INFORMATION -
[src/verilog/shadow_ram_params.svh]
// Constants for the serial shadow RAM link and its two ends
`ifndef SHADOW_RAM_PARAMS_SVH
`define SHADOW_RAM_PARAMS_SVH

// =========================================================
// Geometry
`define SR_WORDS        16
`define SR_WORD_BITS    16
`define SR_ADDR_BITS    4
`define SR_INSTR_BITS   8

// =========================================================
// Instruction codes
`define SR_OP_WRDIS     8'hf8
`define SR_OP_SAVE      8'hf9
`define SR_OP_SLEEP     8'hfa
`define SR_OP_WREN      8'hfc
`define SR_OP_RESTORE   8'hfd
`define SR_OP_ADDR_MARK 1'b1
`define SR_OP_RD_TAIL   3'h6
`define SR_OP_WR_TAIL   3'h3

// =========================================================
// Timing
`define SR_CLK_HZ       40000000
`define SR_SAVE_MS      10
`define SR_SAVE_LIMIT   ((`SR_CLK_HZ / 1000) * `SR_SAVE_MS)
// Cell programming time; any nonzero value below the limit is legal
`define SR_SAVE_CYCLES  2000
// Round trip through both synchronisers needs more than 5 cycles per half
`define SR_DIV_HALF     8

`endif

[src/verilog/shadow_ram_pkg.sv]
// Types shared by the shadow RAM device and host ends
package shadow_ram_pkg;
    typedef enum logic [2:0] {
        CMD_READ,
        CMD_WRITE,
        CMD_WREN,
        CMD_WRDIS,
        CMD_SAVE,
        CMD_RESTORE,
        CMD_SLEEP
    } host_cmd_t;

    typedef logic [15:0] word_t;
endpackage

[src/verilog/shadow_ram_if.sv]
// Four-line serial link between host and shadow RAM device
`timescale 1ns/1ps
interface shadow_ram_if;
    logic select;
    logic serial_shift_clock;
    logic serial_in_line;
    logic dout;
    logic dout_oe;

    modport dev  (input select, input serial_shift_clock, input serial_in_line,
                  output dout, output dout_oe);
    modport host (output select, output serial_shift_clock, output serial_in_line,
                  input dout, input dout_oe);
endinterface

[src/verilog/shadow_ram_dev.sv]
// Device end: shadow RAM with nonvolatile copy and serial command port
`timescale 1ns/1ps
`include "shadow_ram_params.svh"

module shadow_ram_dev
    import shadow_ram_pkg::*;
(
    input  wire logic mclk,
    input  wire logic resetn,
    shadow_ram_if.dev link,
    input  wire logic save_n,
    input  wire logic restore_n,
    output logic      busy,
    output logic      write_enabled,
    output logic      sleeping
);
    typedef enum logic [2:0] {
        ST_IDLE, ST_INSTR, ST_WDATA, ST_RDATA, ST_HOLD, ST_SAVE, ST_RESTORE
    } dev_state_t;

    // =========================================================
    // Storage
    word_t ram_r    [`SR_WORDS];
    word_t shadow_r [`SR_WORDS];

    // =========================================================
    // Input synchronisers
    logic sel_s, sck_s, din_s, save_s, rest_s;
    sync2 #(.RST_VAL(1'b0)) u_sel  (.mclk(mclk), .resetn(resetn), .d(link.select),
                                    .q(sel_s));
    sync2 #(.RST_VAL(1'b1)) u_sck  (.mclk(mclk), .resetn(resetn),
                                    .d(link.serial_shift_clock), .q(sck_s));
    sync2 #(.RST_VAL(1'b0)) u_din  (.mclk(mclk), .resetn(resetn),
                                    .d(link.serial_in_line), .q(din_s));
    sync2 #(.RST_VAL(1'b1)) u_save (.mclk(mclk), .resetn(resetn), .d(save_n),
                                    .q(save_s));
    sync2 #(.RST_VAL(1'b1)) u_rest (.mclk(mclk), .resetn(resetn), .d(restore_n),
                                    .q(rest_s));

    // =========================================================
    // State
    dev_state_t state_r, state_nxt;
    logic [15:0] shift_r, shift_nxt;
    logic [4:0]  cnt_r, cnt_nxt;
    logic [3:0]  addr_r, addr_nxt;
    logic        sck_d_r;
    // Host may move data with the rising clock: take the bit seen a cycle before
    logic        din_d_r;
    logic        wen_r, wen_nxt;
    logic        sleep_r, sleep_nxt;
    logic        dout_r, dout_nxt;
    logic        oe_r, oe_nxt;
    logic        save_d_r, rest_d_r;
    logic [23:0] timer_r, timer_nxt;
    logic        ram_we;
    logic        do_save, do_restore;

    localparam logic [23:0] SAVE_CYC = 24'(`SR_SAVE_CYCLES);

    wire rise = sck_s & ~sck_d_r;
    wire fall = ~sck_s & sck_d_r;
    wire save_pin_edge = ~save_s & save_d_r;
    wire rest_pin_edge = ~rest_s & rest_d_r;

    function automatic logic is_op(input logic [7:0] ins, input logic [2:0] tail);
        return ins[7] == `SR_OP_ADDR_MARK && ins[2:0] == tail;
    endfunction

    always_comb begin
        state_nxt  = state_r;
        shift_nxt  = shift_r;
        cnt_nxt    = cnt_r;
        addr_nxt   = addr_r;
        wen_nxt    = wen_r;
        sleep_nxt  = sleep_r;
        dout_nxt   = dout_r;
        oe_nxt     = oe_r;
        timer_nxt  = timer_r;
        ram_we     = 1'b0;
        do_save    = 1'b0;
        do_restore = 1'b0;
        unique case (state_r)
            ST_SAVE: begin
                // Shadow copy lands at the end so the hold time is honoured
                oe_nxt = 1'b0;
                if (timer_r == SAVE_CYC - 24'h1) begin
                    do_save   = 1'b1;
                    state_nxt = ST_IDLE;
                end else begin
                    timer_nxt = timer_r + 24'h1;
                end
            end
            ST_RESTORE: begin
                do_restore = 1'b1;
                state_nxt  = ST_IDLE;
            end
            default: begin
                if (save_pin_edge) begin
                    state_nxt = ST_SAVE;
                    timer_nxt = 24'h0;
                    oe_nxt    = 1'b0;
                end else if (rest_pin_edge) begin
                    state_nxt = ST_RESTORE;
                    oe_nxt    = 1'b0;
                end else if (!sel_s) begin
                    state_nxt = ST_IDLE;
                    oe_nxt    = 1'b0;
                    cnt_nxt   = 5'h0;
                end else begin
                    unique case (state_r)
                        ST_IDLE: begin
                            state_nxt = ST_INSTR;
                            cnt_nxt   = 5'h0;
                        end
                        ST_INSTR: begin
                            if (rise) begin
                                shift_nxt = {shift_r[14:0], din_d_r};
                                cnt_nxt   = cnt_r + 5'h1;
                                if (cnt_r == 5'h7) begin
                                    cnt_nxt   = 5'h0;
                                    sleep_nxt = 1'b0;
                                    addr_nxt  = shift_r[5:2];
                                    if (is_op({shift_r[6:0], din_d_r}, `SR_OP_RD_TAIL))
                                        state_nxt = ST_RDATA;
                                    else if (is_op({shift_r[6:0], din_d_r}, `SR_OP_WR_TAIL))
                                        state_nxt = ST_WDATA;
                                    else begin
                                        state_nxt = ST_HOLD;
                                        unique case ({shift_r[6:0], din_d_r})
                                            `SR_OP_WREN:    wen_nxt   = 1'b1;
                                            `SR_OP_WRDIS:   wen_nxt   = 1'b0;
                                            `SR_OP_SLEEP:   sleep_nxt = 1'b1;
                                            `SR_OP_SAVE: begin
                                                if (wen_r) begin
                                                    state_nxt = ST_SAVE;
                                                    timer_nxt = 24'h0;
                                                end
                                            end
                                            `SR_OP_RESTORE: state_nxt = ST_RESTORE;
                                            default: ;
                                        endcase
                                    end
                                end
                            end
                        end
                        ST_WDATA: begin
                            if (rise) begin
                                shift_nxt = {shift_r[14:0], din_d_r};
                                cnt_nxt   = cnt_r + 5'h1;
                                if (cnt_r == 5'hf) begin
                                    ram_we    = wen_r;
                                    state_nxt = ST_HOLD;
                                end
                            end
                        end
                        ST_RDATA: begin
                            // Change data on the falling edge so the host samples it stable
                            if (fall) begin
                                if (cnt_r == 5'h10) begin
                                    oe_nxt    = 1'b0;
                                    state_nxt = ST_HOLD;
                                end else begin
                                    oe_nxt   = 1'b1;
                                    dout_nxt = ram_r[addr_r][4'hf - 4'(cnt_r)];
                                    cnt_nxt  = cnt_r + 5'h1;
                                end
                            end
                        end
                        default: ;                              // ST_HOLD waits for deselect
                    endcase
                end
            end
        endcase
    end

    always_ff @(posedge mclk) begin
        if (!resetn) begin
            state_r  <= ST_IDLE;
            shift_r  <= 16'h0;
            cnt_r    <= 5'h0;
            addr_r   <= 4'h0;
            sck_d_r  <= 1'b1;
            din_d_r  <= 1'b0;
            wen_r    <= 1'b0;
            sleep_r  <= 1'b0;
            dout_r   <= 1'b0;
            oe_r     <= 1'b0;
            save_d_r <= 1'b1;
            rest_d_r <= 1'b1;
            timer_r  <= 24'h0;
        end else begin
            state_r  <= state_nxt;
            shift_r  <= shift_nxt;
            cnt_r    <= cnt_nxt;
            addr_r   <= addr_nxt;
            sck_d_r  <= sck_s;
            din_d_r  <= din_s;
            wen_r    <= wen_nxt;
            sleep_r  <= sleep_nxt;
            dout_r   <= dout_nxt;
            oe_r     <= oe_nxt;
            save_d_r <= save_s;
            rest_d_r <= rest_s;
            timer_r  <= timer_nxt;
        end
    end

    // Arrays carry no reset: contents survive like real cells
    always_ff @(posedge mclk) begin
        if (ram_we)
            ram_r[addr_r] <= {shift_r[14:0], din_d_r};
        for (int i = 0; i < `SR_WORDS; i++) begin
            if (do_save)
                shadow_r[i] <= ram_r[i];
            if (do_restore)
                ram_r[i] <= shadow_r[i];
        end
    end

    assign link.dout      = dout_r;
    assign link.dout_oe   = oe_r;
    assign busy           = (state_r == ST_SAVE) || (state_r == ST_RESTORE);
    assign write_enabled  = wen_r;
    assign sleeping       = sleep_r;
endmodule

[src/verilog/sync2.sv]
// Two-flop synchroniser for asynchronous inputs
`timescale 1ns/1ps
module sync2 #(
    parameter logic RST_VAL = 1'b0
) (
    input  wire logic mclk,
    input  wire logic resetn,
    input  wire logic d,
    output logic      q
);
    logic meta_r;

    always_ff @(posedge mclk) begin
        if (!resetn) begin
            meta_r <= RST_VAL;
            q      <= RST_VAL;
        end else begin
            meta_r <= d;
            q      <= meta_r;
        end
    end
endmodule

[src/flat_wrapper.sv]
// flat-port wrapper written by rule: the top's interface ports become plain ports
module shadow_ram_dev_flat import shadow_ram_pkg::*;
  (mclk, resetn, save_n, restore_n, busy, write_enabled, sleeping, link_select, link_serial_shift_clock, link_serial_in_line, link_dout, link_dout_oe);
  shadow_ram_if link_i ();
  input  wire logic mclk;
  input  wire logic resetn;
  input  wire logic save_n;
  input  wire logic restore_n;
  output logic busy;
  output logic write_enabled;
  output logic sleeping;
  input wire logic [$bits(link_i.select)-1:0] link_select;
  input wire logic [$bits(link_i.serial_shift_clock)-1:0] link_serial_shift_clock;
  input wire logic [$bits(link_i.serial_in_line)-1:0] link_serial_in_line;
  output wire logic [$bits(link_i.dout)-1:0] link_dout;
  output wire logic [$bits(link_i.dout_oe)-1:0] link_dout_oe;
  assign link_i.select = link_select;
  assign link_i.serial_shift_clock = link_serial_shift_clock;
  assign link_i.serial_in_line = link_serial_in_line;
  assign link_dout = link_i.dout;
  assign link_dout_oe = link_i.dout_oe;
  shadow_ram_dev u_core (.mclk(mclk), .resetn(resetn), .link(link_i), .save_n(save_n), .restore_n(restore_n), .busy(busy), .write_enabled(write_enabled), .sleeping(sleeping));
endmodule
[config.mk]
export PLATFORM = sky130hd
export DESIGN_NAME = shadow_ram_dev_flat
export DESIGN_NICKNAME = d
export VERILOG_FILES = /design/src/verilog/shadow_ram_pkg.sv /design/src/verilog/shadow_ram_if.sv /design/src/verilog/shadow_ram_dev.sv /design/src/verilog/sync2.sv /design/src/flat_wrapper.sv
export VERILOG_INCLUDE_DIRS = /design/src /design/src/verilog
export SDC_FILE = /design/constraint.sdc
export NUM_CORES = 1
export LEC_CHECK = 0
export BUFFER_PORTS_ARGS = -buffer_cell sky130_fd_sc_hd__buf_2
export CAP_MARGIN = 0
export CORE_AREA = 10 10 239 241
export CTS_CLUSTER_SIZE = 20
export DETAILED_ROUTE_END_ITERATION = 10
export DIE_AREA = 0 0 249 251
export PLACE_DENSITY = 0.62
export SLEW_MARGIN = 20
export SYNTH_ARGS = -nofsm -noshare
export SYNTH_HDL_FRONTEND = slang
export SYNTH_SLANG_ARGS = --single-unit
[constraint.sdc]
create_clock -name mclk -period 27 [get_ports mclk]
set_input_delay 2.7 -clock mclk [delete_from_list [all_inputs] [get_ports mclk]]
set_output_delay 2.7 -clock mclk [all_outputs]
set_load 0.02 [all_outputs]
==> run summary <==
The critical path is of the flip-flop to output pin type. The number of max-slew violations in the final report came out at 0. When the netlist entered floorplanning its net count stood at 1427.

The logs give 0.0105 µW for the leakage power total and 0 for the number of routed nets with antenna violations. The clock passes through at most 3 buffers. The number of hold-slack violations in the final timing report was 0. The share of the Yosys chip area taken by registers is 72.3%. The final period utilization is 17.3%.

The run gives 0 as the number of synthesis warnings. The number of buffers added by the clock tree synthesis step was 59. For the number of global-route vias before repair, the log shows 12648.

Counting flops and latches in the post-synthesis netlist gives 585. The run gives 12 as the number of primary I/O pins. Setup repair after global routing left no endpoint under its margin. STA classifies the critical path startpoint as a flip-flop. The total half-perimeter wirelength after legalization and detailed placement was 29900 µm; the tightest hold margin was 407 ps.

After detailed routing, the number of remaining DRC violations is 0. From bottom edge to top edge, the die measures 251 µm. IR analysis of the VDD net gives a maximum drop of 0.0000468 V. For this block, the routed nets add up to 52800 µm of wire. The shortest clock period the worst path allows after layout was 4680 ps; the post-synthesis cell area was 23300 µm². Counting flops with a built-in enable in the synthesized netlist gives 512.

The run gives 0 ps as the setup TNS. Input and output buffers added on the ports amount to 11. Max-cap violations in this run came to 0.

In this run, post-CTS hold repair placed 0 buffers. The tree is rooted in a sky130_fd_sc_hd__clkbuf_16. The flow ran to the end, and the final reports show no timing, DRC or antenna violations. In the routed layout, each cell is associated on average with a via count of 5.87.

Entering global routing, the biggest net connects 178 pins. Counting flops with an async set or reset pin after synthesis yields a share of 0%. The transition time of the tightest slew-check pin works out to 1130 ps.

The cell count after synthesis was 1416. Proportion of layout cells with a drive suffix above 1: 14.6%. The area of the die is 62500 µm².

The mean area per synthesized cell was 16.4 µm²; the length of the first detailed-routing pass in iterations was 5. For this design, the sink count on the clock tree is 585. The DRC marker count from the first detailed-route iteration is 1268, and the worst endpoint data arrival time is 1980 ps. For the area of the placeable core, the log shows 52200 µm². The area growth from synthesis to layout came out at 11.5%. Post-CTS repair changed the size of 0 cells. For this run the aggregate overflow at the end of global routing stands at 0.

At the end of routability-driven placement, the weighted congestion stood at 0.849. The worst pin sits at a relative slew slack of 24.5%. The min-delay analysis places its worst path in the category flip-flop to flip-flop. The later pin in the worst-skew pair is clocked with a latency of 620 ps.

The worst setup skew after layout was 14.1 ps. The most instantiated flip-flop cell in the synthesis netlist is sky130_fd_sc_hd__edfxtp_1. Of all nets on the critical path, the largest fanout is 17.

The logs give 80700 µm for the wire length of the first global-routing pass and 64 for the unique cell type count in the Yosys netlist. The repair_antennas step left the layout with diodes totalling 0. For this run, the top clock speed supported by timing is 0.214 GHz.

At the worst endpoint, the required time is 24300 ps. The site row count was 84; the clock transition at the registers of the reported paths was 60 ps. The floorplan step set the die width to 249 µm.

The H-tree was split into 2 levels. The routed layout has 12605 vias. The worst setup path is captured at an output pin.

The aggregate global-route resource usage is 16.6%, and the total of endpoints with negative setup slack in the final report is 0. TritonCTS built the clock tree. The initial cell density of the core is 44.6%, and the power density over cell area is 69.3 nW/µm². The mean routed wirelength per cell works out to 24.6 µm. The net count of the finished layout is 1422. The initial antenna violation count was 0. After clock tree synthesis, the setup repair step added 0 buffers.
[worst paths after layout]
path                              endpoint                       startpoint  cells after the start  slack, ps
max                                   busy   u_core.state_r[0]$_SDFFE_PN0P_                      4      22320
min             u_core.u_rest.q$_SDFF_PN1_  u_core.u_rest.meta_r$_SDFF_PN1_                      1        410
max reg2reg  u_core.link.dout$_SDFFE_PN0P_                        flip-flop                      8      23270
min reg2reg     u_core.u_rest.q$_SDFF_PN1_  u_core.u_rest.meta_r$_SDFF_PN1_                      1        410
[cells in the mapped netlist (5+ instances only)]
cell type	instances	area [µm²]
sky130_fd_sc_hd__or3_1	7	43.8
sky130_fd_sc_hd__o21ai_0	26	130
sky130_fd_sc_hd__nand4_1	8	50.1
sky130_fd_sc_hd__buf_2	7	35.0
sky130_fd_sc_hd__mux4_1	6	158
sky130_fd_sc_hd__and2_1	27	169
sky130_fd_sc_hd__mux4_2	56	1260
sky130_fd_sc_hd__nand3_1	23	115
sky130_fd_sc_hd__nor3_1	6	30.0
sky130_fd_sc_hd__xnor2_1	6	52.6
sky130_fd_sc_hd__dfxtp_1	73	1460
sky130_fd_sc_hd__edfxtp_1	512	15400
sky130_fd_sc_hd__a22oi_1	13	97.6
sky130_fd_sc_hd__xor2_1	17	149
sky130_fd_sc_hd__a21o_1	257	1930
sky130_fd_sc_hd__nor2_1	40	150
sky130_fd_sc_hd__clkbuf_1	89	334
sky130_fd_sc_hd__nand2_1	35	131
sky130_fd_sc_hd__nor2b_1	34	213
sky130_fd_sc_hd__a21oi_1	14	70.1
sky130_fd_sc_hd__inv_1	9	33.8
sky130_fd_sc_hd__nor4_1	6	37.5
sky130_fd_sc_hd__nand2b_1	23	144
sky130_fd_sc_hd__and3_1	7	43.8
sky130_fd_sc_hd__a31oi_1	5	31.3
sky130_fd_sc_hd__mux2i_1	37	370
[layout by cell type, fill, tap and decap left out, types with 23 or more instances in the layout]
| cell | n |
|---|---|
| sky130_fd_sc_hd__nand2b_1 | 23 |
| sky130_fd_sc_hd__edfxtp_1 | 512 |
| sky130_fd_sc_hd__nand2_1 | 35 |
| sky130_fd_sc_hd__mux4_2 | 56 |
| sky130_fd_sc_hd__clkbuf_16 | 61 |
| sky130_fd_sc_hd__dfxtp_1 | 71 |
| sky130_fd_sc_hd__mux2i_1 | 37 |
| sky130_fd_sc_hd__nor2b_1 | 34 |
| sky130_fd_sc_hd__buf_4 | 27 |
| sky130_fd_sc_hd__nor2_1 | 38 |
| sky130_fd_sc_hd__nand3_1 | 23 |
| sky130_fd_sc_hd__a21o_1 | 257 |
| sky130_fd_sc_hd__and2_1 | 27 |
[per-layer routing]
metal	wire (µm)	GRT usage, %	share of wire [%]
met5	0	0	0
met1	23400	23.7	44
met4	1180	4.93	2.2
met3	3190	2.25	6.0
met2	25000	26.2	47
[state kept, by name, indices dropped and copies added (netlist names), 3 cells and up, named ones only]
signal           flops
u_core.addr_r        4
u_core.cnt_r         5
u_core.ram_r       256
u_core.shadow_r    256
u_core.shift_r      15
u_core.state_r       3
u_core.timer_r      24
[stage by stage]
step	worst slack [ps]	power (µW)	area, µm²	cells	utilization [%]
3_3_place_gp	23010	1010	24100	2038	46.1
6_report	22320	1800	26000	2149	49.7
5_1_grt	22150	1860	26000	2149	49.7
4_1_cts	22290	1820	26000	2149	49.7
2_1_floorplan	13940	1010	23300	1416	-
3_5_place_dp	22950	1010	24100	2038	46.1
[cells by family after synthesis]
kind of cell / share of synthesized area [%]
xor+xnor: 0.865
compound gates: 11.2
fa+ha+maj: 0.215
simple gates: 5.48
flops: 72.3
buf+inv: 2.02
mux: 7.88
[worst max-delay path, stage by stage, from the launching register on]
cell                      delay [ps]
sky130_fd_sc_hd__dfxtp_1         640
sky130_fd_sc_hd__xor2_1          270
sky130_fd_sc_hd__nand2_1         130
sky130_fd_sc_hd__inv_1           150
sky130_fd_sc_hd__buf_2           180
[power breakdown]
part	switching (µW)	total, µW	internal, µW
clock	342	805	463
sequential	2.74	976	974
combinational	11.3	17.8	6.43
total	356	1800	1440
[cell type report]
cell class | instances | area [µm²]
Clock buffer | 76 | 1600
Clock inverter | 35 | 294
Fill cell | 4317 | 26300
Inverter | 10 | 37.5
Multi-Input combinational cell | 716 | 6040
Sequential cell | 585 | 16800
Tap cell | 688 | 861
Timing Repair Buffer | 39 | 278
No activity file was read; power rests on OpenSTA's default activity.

YOUR TASK - Retype, exactly and in full, the lines above from the one containing "sky130_fd_sc_hd__nand3_1 | 23 |" through the one containing "[state kept, by".

RESPONSE BELOW -
| sky130_fd_sc_hd__nand3_1 | 23 |
| sky130_fd_sc_hd__a21o_1 | 257 |
| sky130_fd_sc_hd__and2_1 | 27 |
[per-layer routing]
metal	wire (µm)	GRT usage, %	share of wire [%]
met5	0	0	0
met1	23400	23.7	44
met4	1180	4.93	2.2
met3	3190	2.25	6.0
met2	25000	26.2	47
[state kept, by name, indices dropped and copies added (netlist names), 3 cells and up, named ones only]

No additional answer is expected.